Bundesgerichtsentscheid

Untersuchungshaft

7B_931/2026Entscheid vom 29.07.2026StrafprozessOriginalsprache: DE

Zusammenfassung

Sachverhalt

Der Beschwerdeführer wurde nach einem Vorfall in einem Einkaufszentrum in Frauenfeld festgenommen, wo er gemäss Staatsanwaltschaft zwei Knaben an das Gesäss gegriffen haben soll. Das Zwangsmassnahmengericht verlängerte die Untersuchungshaft, und das Obergericht des Kantons Thurgau bestätigte diese Verlängerung. Vor Bundesgericht verlangte der Beschwerdeführer seine Entlassung aus der Haft und die Rückversetzung in das Wohnheim B.________.

Erwägungen

Das Bundesgericht bestätigte, dass Untersuchungshaft wegen Ausführungsgefahr nach Art. 221 Abs. 2 StPO auch ohne dringenden Tatverdacht zulässig ist, wenn eine ernsthafte und unmittelbare Gefahr besteht, dass ein schweres Verbrechen verwirklicht wird.
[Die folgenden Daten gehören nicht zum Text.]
===== src/hdl/snappy_stream_decompressor_top_assert.svh =====
// Assertion macros for the decompressor RTL.
`ifndef SNAPPY_STREAM_DECOMPRESSOR_TOP_ASSERT_SVH
`define SNAPPY_STREAM_DECOMPRESSOR_TOP_ASSERT_SVH

// Condition a must bring condition c in the same cycle.
`define SNPD_ASSERT_SAME(lbl, a, c) \
    lbl: assert property (@(posedge i_clk) disable iff (!i_rst_n) (a) |-> (c)) \
        else $error("snpd assertion failed");

// Condition a must bring condition c in the next cycle.
`define SNPD_ASSERT_NEXT(lbl, a, c) \
    lbl: assert property (@(posedge i_clk) disable iff (!i_rst_n) (a) |=> (c)) \
        else $error("snpd assertion failed");

`endif


===== src/hdl/snpd_ram.sv =====
`timescale 1ns / 1ps

module snpd_ram #(
    parameter int unsigned WIDTH = 8,
    parameter int unsigned DEPTH = 256
) (
    input  logic                     i_clk,
    input  logic                     i_wr_en,
    input  logic [$clog2(DEPTH)-1:0] i_wr_addr,
    input  logic [WIDTH-1:0]         i_wr_data,
    input  logic [$clog2(DEPTH)-1:0] i_rd_addr,
    output logic [WIDTH-1:0]         o_rd_data
);

    logic [WIDTH-1:0] r_mem [DEPTH];
    logic [WIDTH-1:0] r_rd_data;

    // One write port and one registered read port.
    always_ff @(posedge i_clk) begin
        if (i_wr_en) begin
            r_mem[i_wr_addr] <= i_wr_data;
        end
        r_rd_data <= r_mem[i_rd_addr];
    end

    assign o_rd_data = r_rd_data;

endmodule


===== config.mk =====
export PLATFORM = sky130hd
export DESIGN_NAME = snpd_ram
export DESIGN_NICKNAME = d
export VERILOG_FILES = /design/src/hdl/snappy_stream_decompressor_top_assert.svh /design/src/hdl/snpd_ram.sv
export SDC_FILE = /design/constraint.sdc
export NUM_CORES = 2
export LEC_CHECK = 0
export BUFFER_PORTS_ARGS = -buffer_cell sky130_fd_sc_hd__buf_2
export CORE_MARGIN = 3
export CORE_UTILIZATION = 46
export CTS_CLUSTER_DIAMETER = 150
export DETAILED_ROUTE_END_ITERATION = 12
export GPL_TIMING_DRIVEN = 0
export HOLD_SLACK_MARGIN = 0.06
export MAX_ROUTING_LAYER = met4
export SYNTH_ARGS = -nofsm -noshare
export SYNTH_HDL_FRONTEND = slang
export SYNTH_SLANG_ARGS = --single-unit

===== constraint.sdc =====
create_clock -name i_clk -period 2.4 [get_ports i_clk]
set_input_delay 0.36 -clock i_clk [delete_from_list [all_inputs] [get_ports i_clk]]
set_output_delay 0.36 -clock i_clk [all_outputs]
set_load 0.01 [all_outputs]

==> impl_metrics.toml <==
[yosys]
synthSimpleGateAreaFrac_pct = 2.63
synth_top_family_by_area = "multiplexers"
synthesis.nets = 3759
ys.flop_type = "edfxtp_1"
synthAdderAreaFrac_pct = 0
synth-seq-area-share_pct = 77.5
synthMuxAreaShare_pct = 14.6
synth_seq_cells = 2056
synth_area_mm2 = 0.0796
syn_inst = 3733
synth_edf_count = 2048
avgSynthCellArea_um2 = 21.3
yosysUniqueCellTypes = 55
synth_async_sr_flop_share_pct = 0
synth-xor-area-share_pct = 0
synth_compound_area_share_pct = 3.42
yosys_warnings = 0

[worst_setup_path]
cp.required_ps = 3090
cp-start-kind = "input port"
cp_data_arrival_time_ps = 3360
crit_fanout = 11
cp_cell_sequence = "buf_2, buf_6, and2_2, clkbuf_2, a22oi_1, a21oi_1, nor4_1, nor4_4"
cp_slowest_stage_delay_ps = 600
cp-end-kind = "flip-flop"
cp_slowest_cell = "a21oi_1"
worstSetupPathDepth = 8
critPathKind = "in2reg"
r2r_cells = 6
crit_family = "simple AND/OR/NAND/NOR gates"
worst-path-buf-inv = 3

[outcome]
status = "complete, but fails checks"
violations = "negative setup slack"

[sta]
finalHoldViolCount = 0
fin_skew_ps = 32.5
post-route-period-util_pct = 112
hold_ws_ps = 13.3
setup_ws_ps = -277
finalMaxSlewViolations = 0
slew_headroom_pct = 8.52
rsz0062_at_grt = "yes"
fmax_ghz = 0.373
tightest_slew_ps = 1370
finalSetupViolCount = 171
fin_crit_ps = 2680

[clock_network]
clkTransAtPathRegs_ps = 60
cts_buffer_depth = 3
numCtsBuffers = 200
cts_htree_levels = 4
clock_sinks = 2056
cts_root_buf = "clkbuf_16"
cts_tree = "done"
clk-insertion-delay-late_ps = 840

[floorplan]
initial_utilization_pct = 46.6
fp.dieArea_mm2 = 0.178
die_w_um = 422
rows = 151
die_h_um = 422
core_area_mm2 = 0.171
ios = 34

[cells_and_area]
regArea_mm2 = 0.0617
nNetsFinal = 4017
drive_above_1_share_pct = 29.9
most-common-layout-cells = "2048 x edfxtp_1, 454 x mux4_2, 203 x clkbuf_16"
synthToLayoutAreaGrowth_pct = 14.9
final_util_pct = 53.6
multi_input_area_mm2 = 0.0181
fill_cells = 13100
stdcell_count = 6458
layout_commonest_cell = "edfxtp_1"

[routing]
wl_per_cell_um = 37.6
drtIter0Drc = 6147
drcViolationCount = 0
dr.pass1.iters = 5
drt_wl_total_mm = 243
num_vias = 41200
viasPerCell = 6.38
drtAntennaViolNets = 0

[pwr]
p_leak_nw = 27.9
fin_total_pwr_mw = 74.0
ir_worst_vdd_mv = 0.797
power.density_mw_per_mm2 = 810

[placement]
post-dp-hpwl_mm = 160
place.gp.congestion = 0.939
place_inst = 6063
port_buffers = 26

[grt]
antenna_found_initial = 9
grt_pass1_wl_mm = 331
grt_max_degree = 141
first_global_vias = 39900
grt-ovfl-total = 0
grt_use_total_pct = 27.9

[job]
cap_violations = 0

[worst_hold_path]
whs_path_depth = 1
hold_class = "in2reg"
cell usage after synthesis (all sizes together), types with 22 or more instances:
| cell type | n | area share, % |
|---|---|---|
| edfxtp | 2048 | 77 |
| o22ai | 28 | 0.22 |
| a22oi | 133 | 1.3 |
| nor4 | 27 | 0.24 |
| mux4 | 456 | 13 |
| clkbuf | 111 | 0.52 |
| a21oi | 96 | 0.60 |
| nor2 | 282 | 1.3 |
| o221ai | 47 | 0.53 |
| mux2i | 134 | 1.7 |
| buf | 122 | 1.3 |
| nand2 | 33 | 0.16 |
| nor3 | 22 | 0.14 |
| nor2b | 31 | 0.24 |
| nand3 | 34 | 0.21 |
sequential cells by signal, indices dropped and copies added (netlist names):
register   count
r_mem       2048
o_rd_data      8
final timing paths:
kind           startpoint  slack (ps)       endpoint
max reg2reg  r_mem[83][5]        -230   o_rd_data[5]
min reg2reg  r_mem[32][5]        1200   o_rd_data[5]
min          i_wr_data[7]          10  r_mem[124][7]
max          i_rd_addr[2]        -280   o_rd_data[5]
metal layers:
metal / track usage (%) / share of wire (%) / up-vias
met2: 40.3 / 45 / 2475
li1: - / - / 16200
met3: 6.92 / 11 / 460
met4: 11.0 / 4.5 / 0
met5: - / 0 / -
met1: 38.5 / 39 / 22000
power by group:
part / switching [mW] / total, mW / leakage [nW] / internal, mW
clock network: 13.6 / 29.7 / 2.97 / 16.2
registers: 0.0236 / 39.6 / 18.5 / 39.6
logic: 3.16 / 4.65 / 6.42 / 1.49
kinds of logic (layout without fill, tap and decap cells):
group,Yosys count,after routing
AND/OR/NAND/NOR,466,466
buffers and inverters,235,659
flip-flops,2056,2056
other,0,6
AO/OA/AOI/OAI,385,385
multiplexers,591,591
stage by stage:
step | setup TNS, ps | cell area [um2] | setup WS (ps)
after floorplan | 0 | 79600 | 102
after global placement | -6606890 | 82600 | -3300
after detailed placement | -1709050 | 82900 | -2950
after CTS | -21480 | 90700 | -177
after global routing | -2020 | 91400 | -251
final | -6840 | 91400 | -277
cell type report:
cell class | instances | area share (%)
Antenna cell | 6 | 0.0164
Buffer | 230 | 2.17
Clock buffer | 262 | 5.83
Clock inverter | 106 | 0.812
Inverter | 2 | 0.0123
Multi-Input combinational cell | 1442 | 19.8
Sequential cell | 2056 | 67.5
Tap cell | 2295 | 3.14
Timing Repair Buffer | 59 | 0.739
what timing repair did:
item,CTS,global route
pin swaps,17,16
hold buffers,4,1
endpoints found under the setup margin,1280,898
gates resized for setup,473,166
hold endpoints to repair,82,4
setup buffers,3,16
Power figures use the tool's default switching activity.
Gestützt auf die diagnostizierte Pädophilie, frühere Vorbereitungshandlungen wie die wiederholte Beschaffung von Chloroform, Entweichungen aus der Institution, Annäherungen an Kinder sowie die nunmehr erfolgten "Hands-on-Delikte" durfte die Vorinstanz eine implizite Drohung und eine sehr ungünstige Legalprognose annehmen. Das forensisch-psychiatrische Vorabgutachten erschien schlüssig und stützte die Annahme einer akuten Gefahr schwerer Sexualdelikte zum Nachteil von Kindern. Mildere Ersatzmassnahmen wie Rückversetzung in das offene Wohnheim, Electronic Monitoring oder Kontakt- und Rayonverbote genügten nicht, um die Gefahr wirksam zu bannen, und auch eine Überhaft lag nicht vor.

Entscheid

Die Beschwerde wurde abgewiesen. Die Verlängerung der Untersuchungshaft wegen Ausführungsgefahr wurde bundesrechtskonform bestätigt.